Direct hepatic differentiation of mouse embryonic stem cells induced by valproic acid and cytokines

Figure 1 Schematic presentation of the protocol.

Figure 2 Morphological observation of the differentiated cells. A: Morphology of hepatic progenitor cells induced by VPA; B: Electron microscopic observation of the undifferentiated ES cells (control); C: Electron microscopic observation of the hepatic progenitor cells differentiated from ES cells; D, E: Morphological observation of typical hepatocytes differentiated from hepatic progenitor cells with flattened and cuboidal morphology, and acquired abundant granules in the cytoplasm; F: Morphological observation of another kind of hepatocyte-like cells differentiated from hepatic progenitor cells with rising and piled morphology, dark cytoplasm and light nuclei, and bile canaliculi-like structures found between these cells; G: Electron microscopic observation of the differentiated hepatocytes with abundant mitochondria in their cytoplasm; H: Electron microscopic observation of the bile canaliculi between adjacent cells as mentioned above (Figure 1F); I: The bile canaliculi between adjacent cells sealed with tight junctions.

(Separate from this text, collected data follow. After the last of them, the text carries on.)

==> config.mk <==
export PLATFORM = sky130hd
export DESIGN_NAME = sarh_host
export DESIGN_NICKNAME = d
export VERILOG_FILES = /design/src/sarh_pkg.sv /design/src/sarh_fifo.sv /design/src/sarh_host.sv
export SDC_FILE = /design/constraint.sdc
export NUM_CORES = 1
export LEC_CHECK = 0
export BUFFER_PORTS_ARGS = -buffer_cell sky130_fd_sc_hd__buf_2
export CAP_MARGIN = 15
export CORE_ASPECT_RATIO = 1.75
export CORE_MARGIN = 2
export CORE_UTILIZATION = 55
export CTS_CLUSTER_DIAMETER = 30
export DETAILED_ROUTE_END_ITERATION = 10
export GPL_ROUTABILITY_DRIVEN = 0
export PLACE_DENSITY_LB_ADDON = 0.05
export SETUP_SLACK_MARGIN = 0.2
export SLEW_MARGIN = 40
export SYNTH_ARGS = -nofsm -noshare
export SYNTH_HDL_FRONTEND = slang
export SYNTH_HIERARCHICAL = 1
export SYNTH_SLANG_ARGS = --single-unit
==> constraint.sdc <==
create_clock -name clk_i -period 7.3 [get_ports clk_i]
set_input_delay 2.19 -clock clk_i [delete_from_list [all_inputs] [get_ports clk_i]]
set_output_delay 2.19 -clock clk_i [all_outputs]
set_load 0.01 [all_outputs]
==> src/sarh_pkg.sv <==
// Constants shared by the converter host controller
// Notes on behaviour
// - Normal acquisition at least 0.5 us
// - Acquisition after nap at least 0.8 us
// - Abort only within 1000 ns of start
// - Start held 5 ns before select rises
// - Power-down pulse at least 60 ns
// - Interface quiet 30 ns before start
// - Interface quiet 10 ns after start
// - Interface quiet 600 ns before busy falls
// - Select/frame fall away from busy fall
// - Other input pulses at least 10 ns
package sarh_pkg;
  localparam int CLK_NS = 20;
  localparam int ACQ_NORM_NS = 500;
  localparam int ACQ_NAP_NS = 800;
  localparam int ABORT_MAX_NS = 1000;
  localparam int START_SU_NS = 5;
  localparam int PD_PULSE_NS = 60;
  localparam int QUIET_PRE_NS = 30;
  localparam int QUIET_POST_NS = 10;
  localparam int QUIET_CONV_NS = 600;
  localparam int PULSE_MIN_NS = 10;
  localparam int BUSY_GUARD_NS = 20;
  localparam int WAKE_NS = 300;
  localparam int CONV_MAX_NS = 1160;
  localparam int ACQ_NORM_CYC = (ACQ_NORM_NS + CLK_NS - 1) / CLK_NS;
  localparam int ACQ_NAP_CYC = (ACQ_NAP_NS + CLK_NS - 1) / CLK_NS;
  localparam int ABORT_MAX_CYC = ABORT_MAX_NS / CLK_NS;
  localparam int START_SU_CYC = (START_SU_NS + CLK_NS - 1) / CLK_NS;
  localparam int PD_CYC = (PD_PULSE_NS + CLK_NS - 1) / CLK_NS;
  localparam int QPRE_CYC = (QUIET_PRE_NS + CLK_NS - 1) / CLK_NS;
  localparam int QPOST_CYC = (QUIET_POST_NS + CLK_NS - 1) / CLK_NS;
  localparam int QCONV_CYC = (QUIET_CONV_NS + CLK_NS - 1) / CLK_NS;
  localparam int PULSE_CYC = (PULSE_MIN_NS + CLK_NS - 1) / CLK_NS;
  localparam int CONV_MAX_CYC = (CONV_MAX_NS + CLK_NS - 1) / CLK_NS;
  localparam int RES_BITS = 16;
  localparam logic [7:0] SCLK_HALF = 8'h04;
  typedef enum logic [2:0] {
    SARH_IDLE = 3'b000,
    SARH_ACQ = 3'b001,
    SARH_START = 3'b011,
    SARH_CONV = 3'b010,
    SARH_READ = 3'b110,
    SARH_PD = 3'b111
  } sarh_state_t;
endpackage

==> src/sarh_fifo.sv <==
// Result FIFO with valid/ready on both sides
`timescale 1ns/1ns
module sarh_fifo #(
  parameter int WIDTH = 16,
  parameter int DEPTH = 8
) (
  input wire logic clk_i,
  input wire logic rst_i,
  input wire logic in_valid_i,
  output logic in_ready_o,
  input wire logic [WIDTH-1:0] in_data_i,
  output logic out_valid_o,
  input wire logic out_ready_i,
  output logic [WIDTH-1:0] out_data_o
);
  localparam int AW = $clog2(DEPTH);
  logic [WIDTH-1:0] mem_ff [DEPTH];
  logic [AW-1:0] wr_ff, nxt_wr, rd_ff, nxt_rd;
  logic [AW:0] cnt_ff, nxt_cnt;
  logic push, pop;
  always_comb begin
    push = in_valid_i && (cnt_ff != (AW+1)'(DEPTH));
    pop = out_ready_i && (cnt_ff != '0);
    nxt_wr = push ? ((wr_ff == AW'(DEPTH - 1)) ? '0 : wr_ff + 1'b1) : wr_ff;
    nxt_rd = pop ? ((rd_ff == AW'(DEPTH - 1)) ? '0 : rd_ff + 1'b1) : rd_ff;
    nxt_cnt = cnt_ff + (AW+1)'(push) - (AW+1)'(pop);
  end
  always_ff @(posedge clk_i or posedge rst_i) begin
    if (rst_i) begin
      wr_ff <= '0;
      rd_ff <= '0;
      cnt_ff <= '0;
    end else begin
      wr_ff <= nxt_wr;
      rd_ff <= nxt_rd;
      cnt_ff <= nxt_cnt;
    end
  end
  always_ff @(posedge clk_i) begin
    if (push) begin
      mem_ff[wr_ff] <= in_data_i;
    end
  end
  assign in_ready_o = (cnt_ff != (AW+1)'(DEPTH));
  assign out_valid_o = (cnt_ff != '0);
  assign out_data_o = mem_ff[rd_ff];
endmodule

==> src/sarh_host.sv <==
// Host controller driving the converter pins and collecting results
`timescale 1ns/1ns
module sarh_host (
  input wire logic clk_i,
  input wire logic rst_i,
  input wire logic req_i,
  input wire logic nap_i,
  input wire logic abort_i,
  input wire logic pd_req_i,
  input wire logic busy_i,
  input wire logic sdo_i,
  output logic conversion_start_input_o,
  output logic cs_n_o,
  output logic frame_sync_input_o,
  output logic sclk_o,
  output logic powerdown_reset_input_o,
  output logic res_valid_o,
  input wire logic res_ready_i,
  output logic [15:0] res_data_o,
  output logic idle_o
);
  logic [1:0] busy_sy_ff, sdo_sy_ff;
  logic busy_d_ff;
  sarh_pkg::sarh_state_t st_ff, nxt_st;
  logic [10:0] cnt_ff, nxt_cnt;
  logic [10:0] since_ff, nxt_since;
  logic napped_ff, nxt_napped;
  logic [6:0] acq_len_ff, nxt_acq_len;
  logic start_ff, nxt_start, cs_ff, nxt_cs, fs_ff, nxt_fs, sclk_ff, nxt_sclk, pd_ff, nxt_pd;
  logic [4:0] bit_ff, nxt_bit;
  logic [15:0] sh_ff, nxt_sh;
  logic [7:0] div_ff, nxt_div;
  logic push, fifo_rdy, fifo_v, busy_s, busy_fall;
  logic [15:0] fifo_d;
  logic rv_ff, nxt_rv, idle_ff, nxt_idle;
  logic [15:0] rd_ff, nxt_rd;
  assign busy_s = busy_sy_ff[1];
  assign busy_fall = busy_d_ff && !busy_s;
  always_ff @(posedge clk_i or posedge rst_i) begin
    if (rst_i) begin
      busy_sy_ff <= 2'h0;
      sdo_sy_ff <= 2'h0;
      busy_d_ff <= 1'b0;
    end else begin
      busy_sy_ff <= {busy_sy_ff[0], busy_i};
      sdo_sy_ff <= {sdo_sy_ff[0], sdo_i};
      busy_d_ff <= busy_s;
    end
  end
  always_comb begin
    nxt_st = st_ff;
    nxt_cnt = (cnt_ff != 11'h0) ? cnt_ff - 11'h1 : 11'h0;
    nxt_since = (since_ff != 11'h7ff) ? since_ff + 11'h1 : since_ff;
    nxt_napped = napped_ff;
    nxt_start = start_ff;
    nxt_cs = cs_ff;
    nxt_fs = 1'b0;
    nxt_sclk = sclk_ff;
    nxt_pd = pd_ff;
    nxt_bit = bit_ff;
    nxt_sh = sh_ff;
    nxt_div = div_ff;
    push = 1'b0;
    unique case (st_ff)
      sarh_pkg::SARH_IDLE: begin
        nxt_cs = 1'b1;
        if (pd_req_i) begin
          nxt_st = sarh_pkg::SARH_PD;
          nxt_pd = 1'b1;
          nxt_cnt = 11'(sarh_pkg::PD_CYC);
        end else if (req_i && fifo_rdy) begin
          nxt_st = sarh_pkg::SARH_ACQ;
          nxt_napped = nap_i;
          nxt_cnt = nap_i ? 11'(sarh_pkg::ACQ_NAP_CYC) : 11'(sarh_pkg::ACQ_NORM_CYC);
        end
      end
      sarh_pkg::SARH_ACQ: begin
        if (cnt_ff == 11'h0 && since_ff >= 11'(sarh_pkg::QPRE_CYC)) begin
          nxt_st = sarh_pkg::SARH_START;
          nxt_cs = 1'b0;
          nxt_start = 1'b1;
          nxt_cnt = 11'(sarh_pkg::PULSE_CYC + sarh_pkg::START_SU_CYC);
        end
      end
      sarh_pkg::SARH_START: begin
        if (cnt_ff == 11'h0) begin
          nxt_cs = 1'b1;
          nxt_st = sarh_pkg::SARH_CONV;
          nxt_cnt = 11'(sarh_pkg::CONV_MAX_CYC + 4);
          nxt_since = 11'h0;
        end
      end
      sarh_pkg::SARH_CONV: begin
        nxt_start = 1'b0;
        // Hold select high and frame sync low through conversion
        // Count restarts as select rises three cycles after start rises, and again as start falls one cycle later
        if (abort_i && (since_ff + 11'h5) <= 11'(sarh_pkg::ABORT_MAX_CYC)) begin
          nxt_cs = 1'b0;
          nxt_st = sarh_pkg::SARH_IDLE;
        end else if (busy_fall || cnt_ff == 11'h0) begin
          nxt_st = sarh_pkg::SARH_READ;
          nxt_cs = 1'b0;
          nxt_bit = 5'h0;
          nxt_div = sarh_pkg::SCLK_HALF;
          nxt_sclk = 1'b0;
        end
      end
      sarh_pkg::SARH_READ: begin
        nxt_div = (div_ff != 8'h0) ? div_ff - 8'h1 : sarh_pkg::SCLK_HALF;
        if (div_ff == 8'h0) begin
          nxt_sclk = !sclk_ff;
          if (sclk_ff) begin
            nxt_sh = {sh_ff[14:0], sdo_sy_ff[1]};
            nxt_bit = bit_ff + 5'h1;
            if (bit_ff == 5'(sarh_pkg::RES_BITS - 1)) begin
              push = 1'b1;
              nxt_cs = 1'b1;
              nxt_sclk = 1'b0;
              nxt_st = sarh_pkg::SARH_IDLE;
            end
          end
        end
      end
      sarh_pkg::SARH_PD: begin
        if (cnt_ff == 11'h0) begin
          nxt_pd = 1'b0;
          nxt_st = sarh_pkg::SARH_IDLE;
        end
      end
      default: nxt_st = sarh_pkg::SARH_IDLE;
    endcase
    if (nxt_cs != cs_ff || nxt_sclk != sclk_ff || nxt_start != start_ff) begin
      nxt_since = 11'h0;
    end
  end
  always_ff @(posedge clk_i or posedge rst_i) begin
    if (rst_i) begin
      st_ff <= sarh_pkg::SARH_IDLE;
      cnt_ff <= 11'h0;
      since_ff <= 11'h0;
      napped_ff <= 1'b0;
      start_ff <= 1'b0;
      cs_ff <= 1'b1;
      fs_ff <= 1'b0;
      sclk_ff <= 1'b0;
      pd_ff <= 1'b0;
      bit_ff <= 5'h0;
      sh_ff <= 16'h0;
      div_ff <= 8'h0;
    end else begin
      st_ff <= nxt_st;
      cnt_ff <= nxt_cnt;
      since_ff <= nxt_since;
      napped_ff <= nxt_napped;
      start_ff <= nxt_start;
      cs_ff <= nxt_cs;
      fs_ff <= nxt_fs;
      sclk_ff <= nxt_sclk;
      pd_ff <= nxt_pd;
      bit_ff <= nxt_bit;
      sh_ff <= nxt_sh;
      div_ff <= nxt_div;
    end
  end
  sarh_fifo #(.WIDTH(16), .DEPTH(8)) u_fifo (
    .clk_i(clk_i),
    .rst_i(rst_i),
    .in_valid_i(push),
    .in_ready_o(fifo_rdy),
    .in_data_i({sh_ff[14:0], sdo_sy_ff[1]}),
    .out_valid_o(fifo_v),
    .out_ready_i(!rv_ff),
    .out_data_o(fifo_d)
  );
  always_comb begin
    nxt_rv = rv_ff;
    nxt_rd = rd_ff;
    if (rv_ff && res_ready_i) begin
      nxt_rv = 1'b0;
    end
    if (!rv_ff && fifo_v) begin
      nxt_rv = 1'b1;
      nxt_rd = fifo_d;
    end
    nxt_idle = (nxt_st == sarh_pkg::SARH_IDLE);
  end
  always_ff @(posedge clk_i or posedge rst_i) begin
    if (rst_i) begin
      rv_ff <= 1'b0;
      rd_ff <= 16'h0;
      idle_ff <= 1'b1;
    end else begin
      rv_ff <= nxt_rv;
      rd_ff <= nxt_rd;
      idle_ff <= nxt_idle;
    end
  end
  assign conversion_start_input_o = start_ff;
  assign cs_n_o = cs_ff;
  assign frame_sync_input_o = fs_ff;
  assign sclk_o = sclk_ff;
  assign powerdown_reset_input_o = pd_ff;
  assign res_valid_o = rv_ff;
  assign res_data_o = rd_ff;
  assign idle_o = idle_ff;
  // Counts acquisition cycles so the start spacing can be checked
  always_comb begin
    nxt_acq_len = acq_len_ff;
    if (st_ff != sarh_pkg::SARH_ACQ) begin
      nxt_acq_len = 7'h0;
    end else if (acq_len_ff != 7'h7f) begin
      nxt_acq_len = acq_len_ff + 7'h1;
    end
  end
  always_ff @(posedge clk_i or posedge rst_i) begin
    if (rst_i) begin
      acq_len_ff <= 7'h0;
    end else begin
      acq_len_ff <= nxt_acq_len;
    end
  end
  property p_pd_width;
    @(posedge clk_i) disable iff (rst_i) $rose(pd_ff) |-> pd_ff [*3];
  endproperty
  a_pd_width: assert property (p_pd_width) else $error("power-down pulse too short");
  property p_acq;
    @(posedge clk_i) disable iff (rst_i) ($rose(start_ff) && !napped_ff)
      |-> acq_len_ff >= 7'(sarh_pkg::ACQ_NORM_CYC);
  endproperty
  a_acq: assert property (p_acq) else $error("acquisition too short");
  property p_acq_nap;
    @(posedge clk_i) disable iff (rst_i) ($rose(start_ff) && napped_ff)
      |-> acq_len_ff >= 7'(sarh_pkg::ACQ_NAP_CYC);
  endproperty
  a_acq_nap: assert property (p_acq_nap) else $error("nap acquisition too short");
  property p_start_qual;
    @(posedge clk_i) disable iff (rst_i) $rose(start_ff) |-> !cs_ff;
  endproperty
  a_start_qual: assert property (p_start_qual) else $error("start without select");
  property p_start_su;
    @(posedge clk_i) disable iff (rst_i) ($rose(cs_ff) && $past(st_ff) == sarh_pkg::SARH_START)
      |-> start_ff && $past(start_ff);
  endproperty
  a_start_su: assert property (p_start_su) else $error("start not ahead of select rise");
  property p_start_width;
    @(posedge clk_i) disable iff (rst_i) $rose(start_ff) |-> start_ff [*2];
  endproperty
  a_start_width: assert property (p_start_width) else $error("start pulse too short");
  property p_quiet_pre;
    @(posedge clk_i) disable iff (rst_i) $rose(start_ff) |-> $past(since_ff) >= 11'(sarh_pkg::QPRE_CYC);
  endproperty
  a_quiet_pre: assert property (p_quiet_pre) else $error("interface not quiet before start");
  property p_conv_quiet;
    @(posedge clk_i) disable iff (rst_i) (st_ff == sarh_pkg::SARH_CONV && $past(st_ff) == sarh_pkg::SARH_CONV)
      |-> $stable(sclk_ff) && !fs_ff;
  endproperty
  a_conv_quiet: assert property (p_conv_quiet) else $error("toggle during conversion");
endmodule

### Yosys cells after proc, flatten, opt, wreduce, memory -nomap -nowiden

Memories as Yosys holds them, arrays and structs flattened. A register that Yosys moved wholly into a read port is not among the register bits.
Index checks and enable logic that the tools add are counted.

| storage, ports and cells | value |
|---|---|
| RAM bits | 128 |
| memories | 1 |
| bits of input ports | 9 |
| flip-flop bits (word level) | 74 |

| cells by class | value |
|---|---|
| $lt $le $gt $ge | 2 |
| add/sub/neg operators | 9 |
| mux-type cells | 60 |
| eq/ne operators | 19 |
| reductions and logical operators | 27 |

Memory list:

| memory | depth | bits a word | read ports | clocked after memory_dff | wr ports | RTL line | source |
|---|---|---|---|---|---|---|---|
| u_fifo.mem_ff | 8 | 16 | 1 | 1 | 1 | sarh_fifo.sv:17 | `logic [WIDTH-1:0] mem_ff [DEPTH];` |

Operators with widths:

| cell | count |
|---|---|
| $mux W11 | 9 |
| $mux W3 | 12 |
| $pmux W11 S3 | 1 |
| $mux W8 | 3 |
| $mux W1 | 23 |
| $mux W5 | 4 |
| $pmux W3 S6 | 1 |
| $pmux W8 S2 | 1 |
| $eq A3 B3 Y1 const B | 4 |
| $ne A2 B2 Y1 const B | 6 |
| $add A11 B1 Y11 const B | 1 |
| $add A11 B3 Y11 const B | 1 |
| $ge A11 B2 Y1 const B | 1 |
| $le A11 B6 Y1 const B | 1 |
| $logic_not A11 Y1 | 1 |
| $ne A11 B11 Y1 const B | 1 |
| $reduce_bool A11 Y1 | 1 |
| $sub A11 B1 Y11 const B | 1 |
| $pmux W5 S2 | 1 |
| $reduce_and A3 Y1 | 3 |
| $logic_not A8 Y1 | 1 |
| $reduce_bool A8 Y1 | 1 |
| $sub A8 B1 Y8 const B | 1 |
| $logic_and A1 B1 Y1 | 7 |
| 18 further kinds | 31 |

### Depth between registers and ports, before layout

| depth | value |
|---|---|
| depth after elaboration | 10 |
| gate-level depth with buffers | 12 |
| depth with buffers taken out | 12 |

### Modules after synthesis

Netlist, hierarchy kept.

Modules (own cells, without submodules):

| module | area each (um^2) | cells an instance | times used |
|---|---|---|---|
| sarh_fifo | 5555.3 | 243 | 1 |
| sarh_host | 4190.3 | 416 | 1 |

### Least setup slack after synthesis

No wires, ideal clock.

| timing path | value |
|---|---|
| path kind | reg-to-reg |
| from | reg div_ff[0] |
| to | mem u_fifo.mem_ff[0][0], enable pin |
| required time | 6870 ps |
| library setup time | 430 ps |
| cell stages (with the launch flop) | 8 |
| arrival | 3148 ps |
| clock period less this slack | 3578 ps |
| slack | 3722 ps |
| path buffers | 0 |
| cell sequence | dfrtp_1 > inv_1 > ha_1 > nor3b_1 > nand2_1 > nor3_1 > nand2_2 > nor4_1 |

| between the ends | value |
|---|---|
| longest elaborated chain between the ends | 6 |

RTL lines:

| item | RTL line | source |
|---|---|---|
| start: declaration | sarh_host.sv:32 | `logic [7:0] div_ff, nxt_div;` |
| start signal: assignment | sarh_host.sv:162 | `div_ff <= nxt_div;` |
| $logic_not A8 Y1 | sarh_host.sv:110 | `if (div_ff == 8'h0) begin` |
| $mux W1 | sarh_host.sv:110 |  |
| $mux W1 | sarh_host.sv:64 | `unique case (st_ff)` |
| via push | sarh_host.sv:33 | `logic push, fifo_rdy, fifo_v, busy_s, busy_fall;` |
| $logic_and A1 B1 Y1 | sarh_fifo.sv:22 | `push = in_valid_i && (cnt_ff != (AW+1)'(DEPTH));` |
| $mux W1 | sarh_fifo.sv:40 | `if (push) begin` |
| $mux W1 (implied by the code) | sarh_fifo.sv:41 | `mem_ff[wr_ff] <= in_data_i;` |
| end: declaration | sarh_fifo.sv:17 |  |

The timed path passes the listed nets, and every way through them passes these cells.

### Final worst setup path

| timing path | value |
|---|---|
| from | reg cs_ff (netlist: cs_n_o) |
| to | out cs_n_o |

RTL lines:

| item | RTL line | source |
|---|---|---|
| start: declaration | sarh_host.sv:29 | `logic start_ff, nxt_start, cs_ff, nxt_cs, fs_ff, nxt_fs, sclk_ff, nxt_sclk, pd_ff, nxt_pd;` |
| start signal: assignment | sarh_host.sv:156 | `cs_ff <= nxt_cs;` |
| end: declaration | sarh_host.sv:13 | `output logic cs_n_o,` |

No word-level cell between the ends.

==> results by group <==
Timing
  – Hold Fails Final Rpt: 0
  – Final Max Slew Viols: 0
  – Accumulated negative setup slack: 0 ns
  – Unrepaired setup endpoints after global routing: false
  – Slew margin rel.: 0.5117
  – Final setup vio count: 0
  – Final worst-path cycle share: 0.4700
  – Worst-margin pin slew: 0.7325 ns
  – Fin crit period: about 3.4 ns
  – Clk_skew: a little over 0.01 ns
  – Fmax: about 0.29 GHz

Placed design
  – I/O Buffers: 30
  – Placed cell count: between 900 and 1k
  – Post-DP HPWL: ~12 mm
  – DP Area: between 10000 and 15000 um2

CTS
  – Total CTS buffers: 30
  – Clock latency on the worst-skew pair: approximately 0.53 ns
  – Post-CTS setup buffers: 0
  – CTS Hold Bufs: 0
  – CTS clock-pin slew for the worst setup and hold paths: about 0.06 ns
  – Root Buffer: clkbuf_16
  – CTS sink count: 218
  – Clock Tree Buf Depth: 3
  – TritonCTS clock tree: done
  – H-tree depth: 1
  – Post-cts resize count: 0

Worst hold path
  – Hold EP: sdo_sy_ff[1]
  – WHS Path Cells: 0
  – Min-Delay Path Class: flop to flop
  – Hold Path Origin: sdo_sy_ff[0]

Power
  – Leakage: ~4.2 nW
  – Max IR drop VDD: around 0.34 mV
  – Power per standard cell area: ~360 nW/um2

Synth
  – Seq/Total Area, Yosys: 0.6258
  – Syn nets: about 700
  – FFs w/ async S/R, synth: 0.4128
  – FF+latch count, synth: around 220
  – Synthesized cell area: roughly 9700 um2
  – Mapped Avg Cell Area: ~15 um2
  – Total number of yosys warnings: 6
  – Synth cell types: 73
  – Top FF cell, synth: edfxtp_1
  – Post-synth EDFFs: roughly 130
  – Syn Inst Count: 659

Cells and area
  – Ant diodes: 0
  – Fill count: roughly 1.3k
  – Final non-filler cell total: 959
  – Layout area overhead: 14.70%
  – Multi-input gate area: between 3000 and 4000 um2
  – Share of cells above drive strength 1: 0.2596
  – Most frequent cells in the layout: edfxtp_1, dfrtp_1, mux2_2
  – Nets: approximately 730
  – Reg area: about 6100 um2
  – Most common cell after layout, fill and taps aside: edfxtp_1
  – Final instance area: ~11000 um2

Critical path
  – Cell family contributing the most delay on the critical path: flip-flops
  – Worst Setup Path Type: flop to primary output
  – Worst path arrival time: 1.24 ns
  – Cell Chain, Critical Path: buf_2
  – Slowest-stage cell, CP: dfstp_2
  – Setup crit end kind: primary output
  – Max incr delay on CP: between 0.5 and 0.6 ns
  – Critical path launch point: cs_n_o
  – Worst r2r dst: u_fifo/cnt_ff[2]
  – RR Startpoint: div_ff[3]
  – CP bufs+invs: 1
  – Worst r2r path cells: 9
  – CP Launch Type: flop
  – Worst path required time: 5.11 ns
  – Worst reg2reg setup slack: just under 4 ns
  – Largest fanout on the critical path: 6

Global route
  – Grt met1 use: 0.2470
  – GRT overflow: 0
  – Pin count of the biggest net entering global routing: 54
  – Initial antenna violation count: 0
  – Vias in the first global route: between 5k and 6k
  – GR peak layer: met2
  – GR met3 Demand/Resource: 0.02351
  – Met2 usage: 0.3948
  – Overall routing resource usage: 0.2087
  – First-pass GRT wire length: 31.14 mm

Die
  – # rows: 64
  – Initial cell density of the core: 0.5583
  – Core area: 17460 um2
  – Die Ht: between 150 and 200 um
  – Die area: around 19000 um2
  – I/O pin cnt: 32
  – Die Width: between 100 and 150 um

Routing
  – Vias/cell: slightly below 6
  – Iteration-0 DRC count of the detailed router: between 200 and 250
  – Final WL: 18.80 mm
  – DRC viols: 0
  – Wirelength per Cell: roughly 20 um
  – Detail Route Antenna Nets: 0
  – Drt pass-1 iters: 4
  – Vias: 5673

Outcome
  – Status: completed

Job
  – Max_cap viols: 0
-- report_power, final --
part           internal [W]  switching (W)  leakage (nW)
sequential          0.00146       0.000180          2.18
combinational      0.000482       0.000531          1.53
clock              0.000865       0.000559         0.494
total               0.00280        0.00127          4.20
-- area by class of cell --
type | count | share of cell area
clock buffers | 33 | 0.07007
clock inverters | 23 | 0.02015
inverters | 26 | 0.008843
multi-input cells | 384 | 0.3059
flip-flops and latches | 218 | 0.5457
well taps | 231 | 0.02586
repair buffers | 44 | 0.02351
-- flip-flops by register name, summed over array words and instances, names as in the netlist --
register,count
powerdown_reset_input_o,1
u_fifo/cnt_ff,4
u_fifo/wr_ff,3
busy_sy_ff,2
div_ff,8
res_valid_o,1
res_data_o,16
since_ff,11
idle_o,1
cs_n_o,1
sh_ff,15
st_ff,3
u_fifo/rd_ff,3
bit_ff,5
sdo_sy_ff,2
busy_d_ff,1
sclk_o,1
cnt_ff,11
conversion_start_input_o,1
u_fifo/mem_ff,128
-- metrics by stage --
| step | hold WS (ns) | util | power [W] | setup slack, ns |
|---|---|---|---|---|
| 5_1_grt | 0.3582 | 0.6403 | 0.004295 | 3.749 |
| 3_3_place_gp | 0.3336 | 0.5806 | 0.002632 | 3.513 |
| 6_report | 0.3530 | 0.6403 | 0.004072 | 3.869 |
| 3_5_place_dp | 0.3403 | 0.5826 | 0.002680 | 3.783 |
| 4_1_cts | 0.3553 | 0.6403 | 0.004116 | 3.850 |
| 2_1_floorplan | 0.3312 | - | 0.002426 | 3.062 |
-- layer usage --
metal,share of wire,vias up,routed length (um)
met2,0.56,123,10520
li1,-,2620,-
met5,0,-,0
met4,0.020,0,371
met1,0.39,2899,7266
met3,0.034,31,645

Figure 3 Gene expression analysis of VPA-induced hepatic lineage cells by RT-PCR and immunofluorescence staining. A: RT-PCR showed hepatic progenitor cells after the treatment with valproic acid expressing most typical markers of hepatic/hepatic stem cells; B: The hepatic progenitor-derived hepatocytes expressing typical markers of mature liver cells; C-E: Immunofluorescent images of AFP (C) and OCT-4 (D) staining in VPA-induced hepatic progenitor cells (E is the merged image of C and D); F-H: Immunofluorescent images of AFP (F) and CK19 (G) staining in VPA-induced hepatic progenitor cells (H is the merged image of F and G); I-K: Immunofluorescent images of AFP (I) and DLK (J) staining in VPA-induced hepatic progenitor cells (K is the merged image of I and J).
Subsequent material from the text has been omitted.